Depending on your use case, you may need to optimize for either precision or recall.
Once your model is built, AutoML Tables provides a variety of standard regression metrics for you to review. There's no perfect answer on how to evaluate your model; evaluation metrics should be considered in context with your problem type and what you want to achieve with your model. Here's an overview of some metrics you'll have available to you.
Mean absolute error (MAE)
MAE is the average absolute difference between the target and predicted values. It measures the average magnitude of the errors--the difference between a target and predicted value--in a set of predictions. And because it uses absolute values, MAE doesn't consider the relationship's direction, nor indicate underperformance or overperformance. When evaluating MAE, a smaller value indicates a higher quality model (0 represents a perfect predictor).
Root mean square error (RMSE)
RMSE is the square root of the average squared difference between the target and predicted values. RMSE is more sensitive to outliers than MAE,so if you're concerned about large errors, then RMSE can be a more useful metric to evaluate. Similar to MAE, a smaller value indicates a higher quality model (0 represents a perfect predictor).
Root mean squared logarithmic error (RMSLE)
RMSLE is RMSE in logarithmic scale.
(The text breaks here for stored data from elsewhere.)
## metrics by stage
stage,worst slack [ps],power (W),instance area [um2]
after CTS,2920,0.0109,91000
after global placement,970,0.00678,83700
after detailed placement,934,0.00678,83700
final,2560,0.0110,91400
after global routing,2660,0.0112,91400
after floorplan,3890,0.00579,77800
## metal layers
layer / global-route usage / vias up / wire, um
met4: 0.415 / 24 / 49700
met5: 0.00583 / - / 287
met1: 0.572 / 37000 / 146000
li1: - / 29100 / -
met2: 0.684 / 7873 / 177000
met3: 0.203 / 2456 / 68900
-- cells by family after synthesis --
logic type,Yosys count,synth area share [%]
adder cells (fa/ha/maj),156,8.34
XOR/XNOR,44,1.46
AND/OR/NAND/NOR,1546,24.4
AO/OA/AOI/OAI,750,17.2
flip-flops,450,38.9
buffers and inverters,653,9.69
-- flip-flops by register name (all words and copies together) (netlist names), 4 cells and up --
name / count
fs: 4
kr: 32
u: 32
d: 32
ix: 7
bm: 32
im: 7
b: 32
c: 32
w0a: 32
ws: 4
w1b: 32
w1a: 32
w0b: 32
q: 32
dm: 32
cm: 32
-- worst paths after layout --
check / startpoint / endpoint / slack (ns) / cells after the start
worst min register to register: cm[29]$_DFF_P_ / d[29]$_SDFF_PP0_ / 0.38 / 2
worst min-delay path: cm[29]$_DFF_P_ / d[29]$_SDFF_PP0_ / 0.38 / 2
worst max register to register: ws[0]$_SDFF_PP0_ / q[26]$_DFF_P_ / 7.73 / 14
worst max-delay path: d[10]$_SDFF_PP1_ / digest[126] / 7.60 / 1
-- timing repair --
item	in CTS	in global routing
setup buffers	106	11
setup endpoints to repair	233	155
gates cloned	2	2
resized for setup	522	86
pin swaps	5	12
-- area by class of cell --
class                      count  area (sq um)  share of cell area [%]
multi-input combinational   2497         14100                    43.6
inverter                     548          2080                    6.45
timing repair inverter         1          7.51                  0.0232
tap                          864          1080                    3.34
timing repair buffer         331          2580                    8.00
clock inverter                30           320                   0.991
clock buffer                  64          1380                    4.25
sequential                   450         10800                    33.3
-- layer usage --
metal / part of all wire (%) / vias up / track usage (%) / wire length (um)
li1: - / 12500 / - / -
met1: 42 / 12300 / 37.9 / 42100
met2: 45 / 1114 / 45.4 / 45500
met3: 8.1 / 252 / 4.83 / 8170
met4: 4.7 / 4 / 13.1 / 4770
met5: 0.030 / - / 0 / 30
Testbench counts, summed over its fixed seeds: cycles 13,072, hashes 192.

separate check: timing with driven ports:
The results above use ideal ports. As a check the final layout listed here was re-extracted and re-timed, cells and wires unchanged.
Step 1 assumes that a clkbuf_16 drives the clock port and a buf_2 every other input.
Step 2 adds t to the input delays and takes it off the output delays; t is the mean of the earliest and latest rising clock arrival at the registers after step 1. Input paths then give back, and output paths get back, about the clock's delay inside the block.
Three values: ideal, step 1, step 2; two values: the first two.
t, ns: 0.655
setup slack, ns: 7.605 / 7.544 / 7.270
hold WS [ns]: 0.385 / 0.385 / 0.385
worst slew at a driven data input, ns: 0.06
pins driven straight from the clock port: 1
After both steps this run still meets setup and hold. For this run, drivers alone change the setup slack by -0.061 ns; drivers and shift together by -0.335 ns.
What follows belongs to an exercise in optimizing a design on an open flow for small area, a short achievable clock period and few clock cycles; a production flow would make more cautious choices. The RTL was checked by simulation tests, not by an equivalence proof against the original design. Power is estimated from default activity; no workload was simulated.

===== design/flow/constraint.sdc =====
create_clock -name core_clock -period 9.5 [get_ports {ck}]
set_input_delay 1.9000 -clock core_clock [delete_from_list [all_inputs] [get_ports {ck}]]
set_output_delay 1.9000 -clock core_clock [all_outputs]
set_load 0.01 [all_outputs]

===== design/flow/flow/run.sh =====
#!/bin/bash
# Standard ORFS layout with two changes: Yosys's early "abc -fast" is skipped so the
# explicit adder tree in the RTL maps straight onto full-adder cells, and port buffers
# use the smallest buffer.
set -euo pipefail
export SYNTH_ARGS="-noabc"
export BUFFER_PORTS_ARGS="-buffer_cell sky130_fd_sc_hd__buf_1"
bash standard.sh > standard.log 2>&1

===== design/flow/config.mk =====
export PLATFORM = sky130hd
export DESIGN_NAME = projeto
export DESIGN_NICKNAME = projeto
export VERILOG_FILES = /design/flow/design.v
export SDC_FILE = /design/flow/constraint.sdc
export NUM_CORES = 4
export LEC_CHECK = 0
export CAP_MARGIN = 20
export CORE_MARGIN = 2
export CORE_UTILIZATION = 60
export CTS_BUF_LIST = sky130_fd_sc_hd__clkbuf_4
export SETUP_SLACK_MARGIN = 3.8
export SLEW_MARGIN = 20

===== design/flow/standard.sh =====
#!/bin/bash
# synth_recipe.tcl (not shown) runs the flow's synth.tcl, then flattens the netlist and writes it again
# the make line also repeats each setting of config.mk as NAME=value (left out here)
make -C /OpenROAD-flow-scripts/flow DESIGN_CONFIG=/design/flow/config.mk WORK_HOME=/design/flow/orfs CLKGATE_MAP_FILE= SYNTH_SCRIPT=/design/flow/synth_recipe.tcl "${@:-finish}"
This design comes from an exercise in tuning for small area on the open sky130 flow, not from production work. Function not checked in this run: the RTL went through the layout flow alone. Power and IR drop assume default switching activity.

===== design/flow/run.sh =====
#!/bin/bash
# synth_recipe.tcl (not shown) runs the flow's synth.tcl, then flattens the netlist and writes it again
# the make line also repeats each setting of config.mk as NAME=value (left out here)
make -C /OpenROAD-flow-scripts/flow DESIGN_CONFIG=/design/flow/config.mk WORK_HOME=/design/flow/orfs CLKGATE_MAP_FILE= SYNTH_SCRIPT=/design/flow/synth_recipe.tcl finish

===== design/flow/config.mk =====
export PLATFORM = sky130hd
export DESIGN_NAME = pwm_core
export DESIGN_NICKNAME = pwm_core
export VERILOG_FILES = /design/flow/design.v
export SDC_FILE = /design/flow/constraint.sdc
export NUM_CORES = 4
export LEC_CHECK = 0
export CAP_MARGIN = 20
export CORE_MARGIN = 2
export CORE_UTILIZATION = 40
export SLEW_MARGIN = 20

===== design/flow/constraint.sdc =====
create_clock -name core_clock -period 14.0 [get_ports {clk_core_i}]
set_input_delay 2.8000 -clock core_clock [delete_from_list [all_inputs] [get_ports {clk_core_i}]]
set_output_delay 2.8000 -clock core_clock [all_outputs]
set_load 0.01 [all_outputs]
This is an optimization exercise on Yosys and OpenROAD, whose aim is small area and a short achievable clock period, not a production implementation.
Function was not checked in any run shown here: the RTL went through the layout flow alone.

## flow/design.v (module list and top-level ports; edited modules follow where they fit)
// module sin_cos: 3724 lines
module sin_cos (
  input clock, input [15:0] angle, output [15:0] cos, output [15:0] sin);
  // ...
==> flow/run.sh <==
#!/bin/bash
# synth_recipe.tcl (not shown) runs the flow's synth.tcl, then flattens the netlist and writes it again
# the make line also repeats each setting of config.mk as NAME=value (left out here)
make -C /OpenROAD-flow-scripts/flow DESIGN_CONFIG=/design/flow/config.mk WORK_HOME=/design/flow/orfs CLKGATE_MAP_FILE= SYNTH_SCRIPT=/design/flow/synth_recipe.tcl finish
==> flow/config.mk <==
export PLATFORM = sky130hd
export DESIGN_NAME = sin_cos
export DESIGN_NICKNAME = sin_cos
export VERILOG_FILES = /design/flow/design.v
export SDC_FILE = /design/flow/constraint.sdc
export NUM_CORES = 4
export LEC_CHECK = 0
export ABC_CLOCK_PERIOD_IN_PS = 2700
export CAP_MARGIN = 20
export CORE_MARGIN = 2
export CORE_UTILIZATION = 40
export SETUP_SLACK_MARGIN = 3.6
export SLEW_MARGIN = 20
==> flow/constraint.sdc <==
create_clock -name core_clock -period 6.5 [get_ports {clock}]
set_input_delay 1.3000 -clock core_clock [delete_from_list [all_inputs] [get_ports {clock}]]
set_output_delay 1.3000 -clock core_clock [all_outputs]
set_load 0.01 [all_outputs]
From an optimization exercise on the open Yosys and OpenROAD flow, aimed at small area, a short achievable clock period and few clock cycles; shortcuts taken in it are not production practice.
Only simulation tests tie the RTL to the original design; equivalence was not proved.

## matriz_determ5x5
module matriz_determ5x5 (
	input wire [199:0] matriz_A,
	input clk,
	input start,
	output reg done,
	output reg [31:0] det
);
Size: roughly 6400 cells after synthesis.
clock: 30.0 ns
lec_check: 0
cap_margin: 60
core_margin: 2
core_utilization: 45
place_density: 0.6
slew_margin: 70
synth_hierarchical: 1
standard.sh (not shown) runs the stock make flow with config.mk's settings and CLKGATE_MAP_FILE= SYNTH_SCRIPT=/design/flow/synth_recipe.tcl, a recipe that flattens the netlist after the stock synthesis.
==> flow/flow/run.sh <==
#!/bin/bash
# The standard layout (the standard.sh: ORFS from synthesis to the final
# layout), with one change: the buffers that buffer_ports puts on every input
# and output port are sky130_fd_sc_hd__buf_2 cells instead of the delay-buffer
# cells it picks by default.
set -e
cp standard.sh standard_copy.sh.txt
export BUFFER_PORTS_ARGS="-buffer_cell sky130_fd_sc_hd__buf_2"
bash standard.sh > standard.log 2>&1
The baseline went through all stages and came out clean.
Testbench counts at the start, summed over its fixed seeds: cycles 3,456.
RMSLE is more sensitive to relative errors than absolute ones and cares more about underperformance than overperformance.
Test your model
Evaluating your model metrics is primarily how you can determine whether your model is ready to deploy, but you can also test it with new data. Try uploading new data to see if the model's predictions match your expectations. Based on the evaluation metrics or testing with new data, you may need to continue improving your model's performance. Learn more about troubleshooting your model
Deploy your model and make predictions
When you're satisfied with your model's performance, it's time to use your model. Perhaps that means production-scale usage, or maybe it's a one-time batch request. Depending on your use case, you can use your model in different ways.
Batch prediction is useful for making many prediction requests at once. Batch prediction is asynchronous, meaning that the model will wait until it process all of the prediction requests before outputting a CSV or BiqQuery Table with prediction answers.
Deploy your model to make it available for prediction requests using a REST API. Online prediction is synchronous (real-time), meaning that it will quickly return a prediction, but only accepts one prediction request per API call. Online prediction is useful if your model is part of an application and parts of your system are dependent on a quick prediction turnaround.
To avoid undesired charges, remember to undeploy your model when it's not in use.